- **THE DATA**
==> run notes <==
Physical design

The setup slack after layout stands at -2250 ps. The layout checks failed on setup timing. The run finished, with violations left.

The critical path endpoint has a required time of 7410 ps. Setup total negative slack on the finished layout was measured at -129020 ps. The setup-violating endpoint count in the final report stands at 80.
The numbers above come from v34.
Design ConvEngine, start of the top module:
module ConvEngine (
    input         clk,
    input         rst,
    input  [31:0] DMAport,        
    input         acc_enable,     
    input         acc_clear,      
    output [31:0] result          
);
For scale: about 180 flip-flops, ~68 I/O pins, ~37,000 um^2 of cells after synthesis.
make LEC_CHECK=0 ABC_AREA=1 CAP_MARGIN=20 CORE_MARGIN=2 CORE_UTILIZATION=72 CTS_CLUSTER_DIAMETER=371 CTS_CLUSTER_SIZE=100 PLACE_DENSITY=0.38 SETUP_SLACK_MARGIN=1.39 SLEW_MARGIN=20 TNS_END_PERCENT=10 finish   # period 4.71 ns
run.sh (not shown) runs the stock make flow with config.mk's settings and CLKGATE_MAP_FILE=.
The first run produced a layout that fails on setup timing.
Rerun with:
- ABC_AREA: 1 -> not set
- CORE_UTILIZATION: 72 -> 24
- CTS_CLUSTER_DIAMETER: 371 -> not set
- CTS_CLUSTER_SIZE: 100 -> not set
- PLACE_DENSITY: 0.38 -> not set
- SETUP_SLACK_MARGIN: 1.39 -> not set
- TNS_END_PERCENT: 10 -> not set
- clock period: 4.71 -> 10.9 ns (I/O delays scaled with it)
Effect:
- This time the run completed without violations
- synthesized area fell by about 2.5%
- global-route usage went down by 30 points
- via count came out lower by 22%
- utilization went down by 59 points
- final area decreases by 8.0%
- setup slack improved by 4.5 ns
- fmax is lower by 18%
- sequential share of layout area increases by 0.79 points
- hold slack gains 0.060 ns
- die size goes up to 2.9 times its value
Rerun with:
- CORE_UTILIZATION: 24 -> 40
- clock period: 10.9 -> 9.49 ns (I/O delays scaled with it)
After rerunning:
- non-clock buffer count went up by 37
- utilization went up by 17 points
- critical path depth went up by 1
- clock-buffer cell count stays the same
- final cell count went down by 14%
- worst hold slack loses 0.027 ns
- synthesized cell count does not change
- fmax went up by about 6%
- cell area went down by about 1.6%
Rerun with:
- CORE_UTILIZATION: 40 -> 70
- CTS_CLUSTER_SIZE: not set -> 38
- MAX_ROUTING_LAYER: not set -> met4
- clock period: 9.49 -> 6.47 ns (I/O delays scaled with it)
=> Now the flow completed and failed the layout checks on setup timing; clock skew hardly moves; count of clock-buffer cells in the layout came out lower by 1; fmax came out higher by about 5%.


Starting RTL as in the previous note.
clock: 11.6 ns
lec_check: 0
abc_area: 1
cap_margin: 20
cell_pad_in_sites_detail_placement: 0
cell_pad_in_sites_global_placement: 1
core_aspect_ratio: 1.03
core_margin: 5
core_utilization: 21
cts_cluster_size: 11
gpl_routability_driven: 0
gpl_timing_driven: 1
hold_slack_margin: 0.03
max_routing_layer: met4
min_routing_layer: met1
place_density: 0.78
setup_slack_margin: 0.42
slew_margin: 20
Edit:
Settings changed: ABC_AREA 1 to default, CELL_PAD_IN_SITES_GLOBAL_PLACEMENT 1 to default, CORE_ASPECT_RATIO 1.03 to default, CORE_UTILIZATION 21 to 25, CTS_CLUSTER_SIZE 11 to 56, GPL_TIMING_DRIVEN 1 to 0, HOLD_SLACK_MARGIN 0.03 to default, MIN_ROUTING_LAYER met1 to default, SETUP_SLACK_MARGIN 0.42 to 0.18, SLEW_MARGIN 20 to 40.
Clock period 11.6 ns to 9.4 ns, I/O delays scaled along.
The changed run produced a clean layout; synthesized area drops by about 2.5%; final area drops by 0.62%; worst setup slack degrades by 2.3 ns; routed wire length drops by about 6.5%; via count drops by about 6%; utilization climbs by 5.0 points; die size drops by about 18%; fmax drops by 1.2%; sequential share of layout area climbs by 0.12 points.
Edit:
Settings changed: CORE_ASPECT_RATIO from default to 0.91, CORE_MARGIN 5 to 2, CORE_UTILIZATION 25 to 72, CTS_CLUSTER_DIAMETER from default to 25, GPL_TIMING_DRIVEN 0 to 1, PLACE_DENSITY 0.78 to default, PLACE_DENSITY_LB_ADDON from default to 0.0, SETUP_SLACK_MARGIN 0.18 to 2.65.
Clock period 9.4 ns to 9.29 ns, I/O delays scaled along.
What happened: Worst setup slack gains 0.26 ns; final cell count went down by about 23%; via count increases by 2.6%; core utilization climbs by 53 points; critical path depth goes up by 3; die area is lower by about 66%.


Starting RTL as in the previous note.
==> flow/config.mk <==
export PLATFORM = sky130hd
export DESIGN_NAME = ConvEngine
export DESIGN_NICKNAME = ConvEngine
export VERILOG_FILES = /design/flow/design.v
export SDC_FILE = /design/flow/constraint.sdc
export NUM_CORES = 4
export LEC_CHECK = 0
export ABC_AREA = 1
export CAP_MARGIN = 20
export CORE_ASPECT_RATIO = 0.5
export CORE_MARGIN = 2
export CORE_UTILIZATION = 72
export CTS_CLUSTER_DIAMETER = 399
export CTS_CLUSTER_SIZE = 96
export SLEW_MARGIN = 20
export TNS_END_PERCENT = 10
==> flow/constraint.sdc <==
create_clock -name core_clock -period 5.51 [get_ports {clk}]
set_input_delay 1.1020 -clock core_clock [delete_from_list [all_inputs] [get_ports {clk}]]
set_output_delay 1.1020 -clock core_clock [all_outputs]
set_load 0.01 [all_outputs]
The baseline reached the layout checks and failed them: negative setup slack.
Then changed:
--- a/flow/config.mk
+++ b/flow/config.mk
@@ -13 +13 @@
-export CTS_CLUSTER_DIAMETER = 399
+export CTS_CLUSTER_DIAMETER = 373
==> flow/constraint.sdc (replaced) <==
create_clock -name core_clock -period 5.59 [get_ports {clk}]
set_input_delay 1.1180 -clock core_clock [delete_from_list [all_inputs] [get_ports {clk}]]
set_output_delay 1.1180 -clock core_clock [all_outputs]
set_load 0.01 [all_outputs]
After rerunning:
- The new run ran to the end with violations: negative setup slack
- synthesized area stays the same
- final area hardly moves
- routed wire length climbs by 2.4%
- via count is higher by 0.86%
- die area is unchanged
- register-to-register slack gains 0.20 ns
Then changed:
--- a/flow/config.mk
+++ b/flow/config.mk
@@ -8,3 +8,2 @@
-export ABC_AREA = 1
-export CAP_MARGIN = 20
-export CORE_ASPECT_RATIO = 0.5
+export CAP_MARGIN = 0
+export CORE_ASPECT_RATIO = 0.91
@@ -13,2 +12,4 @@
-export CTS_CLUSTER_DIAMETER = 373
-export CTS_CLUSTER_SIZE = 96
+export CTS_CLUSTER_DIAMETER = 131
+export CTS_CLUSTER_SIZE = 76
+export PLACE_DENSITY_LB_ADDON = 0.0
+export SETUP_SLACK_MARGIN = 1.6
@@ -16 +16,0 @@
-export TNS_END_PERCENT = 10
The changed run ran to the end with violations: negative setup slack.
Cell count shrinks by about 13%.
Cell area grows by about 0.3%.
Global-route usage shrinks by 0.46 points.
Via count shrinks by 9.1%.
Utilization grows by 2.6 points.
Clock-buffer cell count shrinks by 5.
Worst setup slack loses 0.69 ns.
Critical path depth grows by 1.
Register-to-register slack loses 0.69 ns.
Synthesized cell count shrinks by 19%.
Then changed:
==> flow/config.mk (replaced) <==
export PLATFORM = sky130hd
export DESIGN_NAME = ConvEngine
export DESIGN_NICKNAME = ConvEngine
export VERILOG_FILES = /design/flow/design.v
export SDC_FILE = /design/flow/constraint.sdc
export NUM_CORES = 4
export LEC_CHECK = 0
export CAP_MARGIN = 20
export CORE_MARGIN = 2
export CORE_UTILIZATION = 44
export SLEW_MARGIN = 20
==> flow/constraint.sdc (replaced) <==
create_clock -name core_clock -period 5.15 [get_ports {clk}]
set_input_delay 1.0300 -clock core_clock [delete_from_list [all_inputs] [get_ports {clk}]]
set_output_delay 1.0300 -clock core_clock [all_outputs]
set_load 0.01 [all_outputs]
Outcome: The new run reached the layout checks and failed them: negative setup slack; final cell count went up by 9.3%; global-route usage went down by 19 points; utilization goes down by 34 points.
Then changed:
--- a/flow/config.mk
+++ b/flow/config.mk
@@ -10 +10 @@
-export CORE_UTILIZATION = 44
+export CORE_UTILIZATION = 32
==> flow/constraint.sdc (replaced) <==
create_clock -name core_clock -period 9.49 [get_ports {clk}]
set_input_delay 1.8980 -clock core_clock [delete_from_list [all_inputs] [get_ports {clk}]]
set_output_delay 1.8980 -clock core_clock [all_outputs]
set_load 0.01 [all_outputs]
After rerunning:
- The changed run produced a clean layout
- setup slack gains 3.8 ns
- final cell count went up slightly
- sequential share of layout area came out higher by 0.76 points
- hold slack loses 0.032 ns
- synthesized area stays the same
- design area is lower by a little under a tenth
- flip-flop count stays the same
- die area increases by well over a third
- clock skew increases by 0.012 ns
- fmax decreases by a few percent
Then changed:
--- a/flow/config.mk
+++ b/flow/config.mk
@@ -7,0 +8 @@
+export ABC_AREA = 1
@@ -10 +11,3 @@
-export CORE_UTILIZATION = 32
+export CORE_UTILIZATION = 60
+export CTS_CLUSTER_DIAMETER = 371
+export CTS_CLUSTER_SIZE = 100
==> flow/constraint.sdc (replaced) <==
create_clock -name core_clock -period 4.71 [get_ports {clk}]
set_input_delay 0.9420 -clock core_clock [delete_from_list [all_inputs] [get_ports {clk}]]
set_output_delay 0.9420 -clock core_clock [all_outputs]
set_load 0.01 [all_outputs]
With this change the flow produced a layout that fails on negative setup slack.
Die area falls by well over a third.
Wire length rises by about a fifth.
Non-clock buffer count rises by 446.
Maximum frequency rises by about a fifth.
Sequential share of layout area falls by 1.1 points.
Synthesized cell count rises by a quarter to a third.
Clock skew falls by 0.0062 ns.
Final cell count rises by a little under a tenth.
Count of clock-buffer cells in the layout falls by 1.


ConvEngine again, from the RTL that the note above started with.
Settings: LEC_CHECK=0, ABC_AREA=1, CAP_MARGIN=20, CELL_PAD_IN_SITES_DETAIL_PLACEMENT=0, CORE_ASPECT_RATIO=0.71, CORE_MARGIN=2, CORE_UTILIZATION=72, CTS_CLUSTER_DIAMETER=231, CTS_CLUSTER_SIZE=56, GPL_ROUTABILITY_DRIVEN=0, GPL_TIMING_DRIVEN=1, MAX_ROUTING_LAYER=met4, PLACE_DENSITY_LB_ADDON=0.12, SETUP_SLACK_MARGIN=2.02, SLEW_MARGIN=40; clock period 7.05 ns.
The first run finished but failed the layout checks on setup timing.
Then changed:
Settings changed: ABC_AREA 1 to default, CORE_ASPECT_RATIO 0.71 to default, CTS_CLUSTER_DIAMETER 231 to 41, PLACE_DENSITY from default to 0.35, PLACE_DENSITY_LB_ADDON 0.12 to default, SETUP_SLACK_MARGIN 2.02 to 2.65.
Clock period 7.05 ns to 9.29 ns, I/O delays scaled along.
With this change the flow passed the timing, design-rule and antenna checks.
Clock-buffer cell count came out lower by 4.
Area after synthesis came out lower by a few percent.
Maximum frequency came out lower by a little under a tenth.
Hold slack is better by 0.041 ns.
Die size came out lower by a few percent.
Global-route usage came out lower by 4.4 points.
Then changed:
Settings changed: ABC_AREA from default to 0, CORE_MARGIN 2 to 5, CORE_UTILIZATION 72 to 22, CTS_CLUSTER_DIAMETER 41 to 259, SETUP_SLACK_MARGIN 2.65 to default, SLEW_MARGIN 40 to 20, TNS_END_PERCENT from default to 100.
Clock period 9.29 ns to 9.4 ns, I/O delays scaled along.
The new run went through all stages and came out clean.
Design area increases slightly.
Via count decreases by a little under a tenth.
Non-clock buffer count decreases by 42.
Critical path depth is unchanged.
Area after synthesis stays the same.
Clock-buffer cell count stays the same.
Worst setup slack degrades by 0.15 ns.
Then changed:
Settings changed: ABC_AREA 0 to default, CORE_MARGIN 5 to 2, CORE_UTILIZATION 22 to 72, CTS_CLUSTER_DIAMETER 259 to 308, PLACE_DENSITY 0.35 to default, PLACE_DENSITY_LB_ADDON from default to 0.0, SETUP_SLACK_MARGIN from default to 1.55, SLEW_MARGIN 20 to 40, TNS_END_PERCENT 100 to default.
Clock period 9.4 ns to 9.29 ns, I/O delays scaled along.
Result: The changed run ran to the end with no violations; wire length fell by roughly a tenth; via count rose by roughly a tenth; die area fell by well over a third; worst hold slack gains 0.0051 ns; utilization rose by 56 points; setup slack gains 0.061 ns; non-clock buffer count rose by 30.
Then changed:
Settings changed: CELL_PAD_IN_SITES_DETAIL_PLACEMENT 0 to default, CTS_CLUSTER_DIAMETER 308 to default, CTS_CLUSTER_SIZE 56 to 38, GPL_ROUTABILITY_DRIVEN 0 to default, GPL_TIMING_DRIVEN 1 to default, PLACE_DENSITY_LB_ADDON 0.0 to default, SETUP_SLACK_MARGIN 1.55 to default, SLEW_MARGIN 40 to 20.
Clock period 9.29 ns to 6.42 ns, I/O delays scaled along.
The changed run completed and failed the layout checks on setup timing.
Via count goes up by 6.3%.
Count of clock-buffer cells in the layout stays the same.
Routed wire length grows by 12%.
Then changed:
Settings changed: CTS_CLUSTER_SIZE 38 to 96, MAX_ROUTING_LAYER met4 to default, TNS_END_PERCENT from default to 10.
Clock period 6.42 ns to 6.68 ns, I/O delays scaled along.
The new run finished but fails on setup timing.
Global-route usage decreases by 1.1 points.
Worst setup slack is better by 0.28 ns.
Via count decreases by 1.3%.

- **REQUIRED WORK**
From the data above, output exactly the lines between the one containing "- utilization went down by 59 points" and the one containing "- clock period: 10.9", counting both of them.

- **RESULT OF THE TASK**
- utilization went down by 59 points
- final area decreases by 8.0%
- setup slack improved by 4.5 ns
- fmax is lower by 18%
- sequential share of layout area increases by 0.79 points
- hold slack gains 0.060 ns
- die size goes up to 2.9 times its value
Rerun with:
- CORE_UTILIZATION: 24 -> 40
- clock period: 10.9 -> 9.49 ns (I/O delays scaled with it)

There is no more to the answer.